Information shown Block Start

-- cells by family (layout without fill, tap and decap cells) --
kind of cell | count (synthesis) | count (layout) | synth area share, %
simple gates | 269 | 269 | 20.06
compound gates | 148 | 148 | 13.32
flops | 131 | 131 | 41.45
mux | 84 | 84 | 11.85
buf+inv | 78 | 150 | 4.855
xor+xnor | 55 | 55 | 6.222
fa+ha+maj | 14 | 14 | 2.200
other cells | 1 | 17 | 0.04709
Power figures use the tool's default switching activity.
**src/rtl/uart_rx_points_parser.sv**
```systemverilog
// uart_rx_points_parser: parses the 37-byte "ST" + 8x(H,V) + "END" point
// frame from a UART byte stream, publishes all points atomically on a good
// frame and flags frames that end in a bad trailer or stall mid-frame.
module uart_rx_points_parser #(
    parameter int TIMEOUT_CYCLES = 20000
) (
    input  logic        CLK,
    input  logic        RESET,
    input  logic        RX_DV,
    input  logic [7:0]  RX_BYTE,
    output logic [15:0] POINTS_H_0,
    output logic [15:0] POINTS_H_1,
    output logic [15:0] POINTS_H_2,
    output logic [15:0] POINTS_H_3,
    output logic [15:0] POINTS_H_4,
    output logic [15:0] POINTS_H_5,
    output logic [15:0] POINTS_H_6,
    output logic [15:0] POINTS_H_7,
    output logic [15:0] POINTS_V_0,
    output logic [15:0] POINTS_V_1,
    output logic [15:0] POINTS_V_2,
    output logic [15:0] POINTS_V_3,
    output logic [15:0] POINTS_V_4,
    output logic [15:0] POINTS_V_5,
    output logic [15:0] POINTS_V_6,
    output logic [15:0] POINTS_V_7,
    output logic        PKT_VALID,
    output logic        PKT_ERR,
    output logic [15:0] PKT_CNT,
    output logic [7:0]  ERR_CNT
);
    localparam int TW = $clog2(TIMEOUT_CYCLES) + 1;
    // Expiry fires on the idle cycle that moves the counter to TIMEOUT_CYCLES-1.
    localparam logic [TW-1:0] T_LAST = TW'(TIMEOUT_CYCLES - 2);

    localparam logic [2:0] IDLE    = 3'd0;
    localparam logic [2:0] HDR_T   = 3'd1;
    localparam logic [2:0] PAYLOAD = 3'd2;
    localparam logic [2:0] TRL_E   = 3'd3;
    localparam logic [2:0] TRL_N   = 3'd4;
    localparam logic [2:0] TRL_D   = 3'd5;

    localparam logic [7:0] C_S = 8'h53;
    localparam logic [7:0] C_T = 8'h54;
    localparam logic [7:0] C_E = 8'h45;
    localparam logic [7:0] C_N = 8'h4E;
    localparam logic [7:0] C_D = 8'h44;

    logic [2:0]           state;
    logic [4:0]           idx;
    logic [TW-1:0]        tcnt;
    logic [31:0][7:0]     shadow;
    logic [7:0][15:0]     pts_h;
    logic [7:0][15:0]     pts_v;

    logic [7:0] trl_exp;
    logic       in_trl;
    logic       mismatch;
    logic       timeout;
    logic       commit;
    logic       err_now;

    // Trailer byte expected in the current state, and the frame-level events.
    always_comb begin
        trl_exp = C_E;
        in_trl  = 1'b0;
        case (state)
            TRL_E:   begin trl_exp = C_E; in_trl = 1'b1; end
            TRL_N:   begin trl_exp = C_N; in_trl = 1'b1; end
            TRL_D:   begin trl_exp = C_D; in_trl = 1'b1; end
            default: begin trl_exp = C_E; in_trl = 1'b0; end
        endcase
        mismatch = RX_DV && in_trl && (RX_BYTE != trl_exp);
        // A byte arriving on the expiry cycle keeps the frame alive.
        timeout  = !RX_DV && (state != IDLE) && (tcnt == T_LAST);
        commit   = RX_DV && (state == TRL_D) && (RX_BYTE == C_D);
        err_now  = mismatch || timeout;
    end

    // Frame state machine and payload capture into the shadow buffer.
    always_ff @(posedge CLK) begin
        if (RESET) begin
            state  <= IDLE;
            idx    <= '0;
            shadow <= '0;
        end else if (RX_DV) begin
            case (state)
                IDLE:  if (RX_BYTE == C_S) state <= HDR_T;
                HDR_T: begin
                    if (RX_BYTE == C_T) begin
                        state <= PAYLOAD;
                        idx   <= '0;
                    end else if (RX_BYTE != C_S) begin
                        state <= IDLE;
                    end
                end
                PAYLOAD: begin
                    shadow[idx] <= RX_BYTE;
                    idx         <= idx + 5'd1;
                    if (idx == 5'd31) state <= TRL_E;
                end
                TRL_E, TRL_N, TRL_D: begin
                    if (mismatch)
                        state <= (RX_BYTE == C_S) ? HDR_T : IDLE;
                    else if (state == TRL_E)
                        state <= TRL_N;
                    else if (state == TRL_N)
                        state <= TRL_D;
                    else
                        state <= IDLE;
                end
                default: state <= IDLE;
            endcase
        end else if (timeout) begin
            state <= IDLE;
        end
    end

    // Inter-byte stall counter: runs only while a frame is in progress.
    always_ff @(posedge CLK) begin
        if (RESET || RX_DV || state == IDLE || timeout)
            tcnt <= '0;
        else
            tcnt <= tcnt + TW'(1);
    end

    // Status pulses, counters and the atomic point update on commit.
    always_ff @(posedge CLK) begin
        if (RESET) begin
            PKT_VALID <= 1'b0;
            PKT_ERR   <= 1'b0;
            PKT_CNT   <= '0;
            ERR_CNT   <= '0;
            pts_h     <= '0;
            pts_v     <= '0;
        end else begin
            PKT_VALID <= commit;
            PKT_ERR   <= err_now;
            if (commit) begin
                PKT_CNT <= PKT_CNT + 16'd1;
                for (int i = 0; i < 8; i++) begin
                    pts_h[i] <= {shadow[4*i],     shadow[4*i+1]};
                    pts_v[i] <= {shadow[4*i + 2], shadow[4*i+3]};
                end
            end
            if (err_now && ERR_CNT != 8'hFF)
                ERR_CNT <= ERR_CNT + 8'd1;
        end
    end

    assign POINTS_H_0 = pts_h[0];
    assign POINTS_H_1 = pts_h[1];
    assign POINTS_H_2 = pts_h[2];
    assign POINTS_H_3 = pts_h[3];
    assign POINTS_H_4 = pts_h[4];
    assign POINTS_H_5 = pts_h[5];
    assign POINTS_H_6 = pts_h[6];
    assign POINTS_H_7 = pts_h[7];
    assign POINTS_V_0 = pts_v[0];
    assign POINTS_V_1 = pts_v[1];
    assign POINTS_V_2 = pts_v[2];
    assign POINTS_V_3 = pts_v[3];
    assign POINTS_V_4 = pts_v[4];
    assign POINTS_V_5 = pts_v[5];
    assign POINTS_V_6 = pts_v[6];
    assign POINTS_V_7 = pts_v[7];
endmodule

```
### src/rtl/pmod_als_responder.sv
// rtl/pmod_als_responder.sv - PmodALS (ADC081S021-framed) SPI responder; ALS_RESP_FRAME_CHECK_EN adds frame_err
module pmod_als_responder #(
  parameter int SYNC_STAGES = 2,
  parameter int FRAME_BITS  = 16,
  parameter int LEAD_ZEROS  = 3,
  parameter int CNT_W       = 16
) (
  input  logic             clk,
  input  logic             rst,
  input  logic             cs,
  input  logic             sck,
  output logic             sdo,
  input  logic [7:0]       sample_in,
  output logic             busy,
  output logic             frame_done,
  output logic             frame_err,
  output logic [CNT_W-1:0] frame_cnt
);

  localparam int TRAIL = FRAME_BITS - LEAD_ZEROS - 8;
  localparam int BW    = $clog2(FRAME_BITS + 2);
  localparam logic [BW-1:0] BIT_SAT  = BW'(FRAME_BITS + 1);
  localparam logic [BW-1:0] BIT_FULL = BW'(FRAME_BITS);

  typedef enum logic [1:0] {IDLE, SHIFT, DONE} state_t;

  // Index 0 is the newest sample; the top index is one history flop past the synchronizer.
  logic [SYNC_STAGES:0] cs_sync, sck_sync, fill;
  logic                 armed, pend;
  logic                 cs_fall, cs_rise, sck_fall;
  state_t               state;
  logic [FRAME_BITS-1:0] shreg;
  logic [BW-1:0]        bitcnt;

  assign cs_fall  =  cs_sync[SYNC_STAGES]  & ~cs_sync[SYNC_STAGES-1];
  assign cs_rise  = ~cs_sync[SYNC_STAGES]  &  cs_sync[SYNC_STAGES-1];
  assign sck_fall =  sck_sync[SYNC_STAGES] & ~sck_sync[SYNC_STAGES-1];

  // fill marks when the chain holds real pin samples rather than reset ones,
  // so a cs held low through reset release never arms the responder.
  always_ff @(posedge clk or posedge rst) begin
    if (rst) begin
      cs_sync  <= '1;
      sck_sync <= '1;
      fill     <= '0;
      armed    <= 1'b0;
    end else begin
      cs_sync  <= {cs_sync[SYNC_STAGES-1:0], cs};
      sck_sync <= {sck_sync[SYNC_STAGES-1:0], sck};
      fill     <= {fill[SYNC_STAGES-1:0], 1'b1};
      if (fill[SYNC_STAGES] && cs_sync[SYNC_STAGES])
        armed <= 1'b1;
    end
  end

`ifdef ALS_RESP_FRAME_CHECK_EN
  logic frame_err_r;
  assign frame_err = frame_err_r;
`else
  assign frame_err = 1'b0;
`endif

  always_ff @(posedge clk or posedge rst) begin
    if (rst) begin
      state      <= IDLE;
      shreg      <= '0;
      bitcnt     <= '0;
      sdo        <= 1'b0;
      busy       <= 1'b0;
      frame_done <= 1'b0;
      frame_cnt  <= '0;
      pend       <= 1'b0;
`ifdef ALS_RESP_FRAME_CHECK_EN
      frame_err_r <= 1'b0;
`endif
    end else begin
      frame_done <= 1'b0;
`ifdef ALS_RESP_FRAME_CHECK_EN
      frame_err_r <= 1'b0;
`endif
      case (state)
        IDLE: begin
          if ((cs_fall && armed) || pend) begin
            state  <= SHIFT;
            shreg  <= FRAME_BITS'(sample_in) << TRAIL;
            bitcnt <= '0;
            sdo    <= 1'b0;
            busy   <= 1'b1;
            pend   <= 1'b0;
          end
        end
        SHIFT: begin
          // A sck fall coinciding with cs_rise belongs to no frame and is dropped.
          if (cs_rise) begin
            state      <= DONE;
            sdo        <= 1'b0;
            busy       <= 1'b0;
            frame_done <= 1'b1;
`ifdef ALS_RESP_FRAME_CHECK_EN
            frame_err_r <= (bitcnt != BIT_FULL);
`endif
          end else if (sck_fall) begin
            sdo   <= shreg[FRAME_BITS-1];
            shreg <= shreg << 1;
            if (bitcnt != BIT_SAT)
              bitcnt <= bitcnt + BW'(1);
          end
        end
        DONE: begin
          state     <= IDLE;
          frame_cnt <= frame_cnt + CNT_W'(1);
          if (cs_fall && armed)
            pend <= 1'b1;
        end
        default: state <= IDLE;
      endcase
    end
  end

endmodule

Information shown Block End

= Activity =
Where does the word "commit" appear in the records above? Return every line that holds it.

= Written answer =
    logic       commit;
        commit   = RX_DV && (state == TRL_D) && (RX_BYTE == C_D);
    // Status pulses, counters and the atomic point update on commit.
            PKT_VALID <= commit;
            if (commit) begin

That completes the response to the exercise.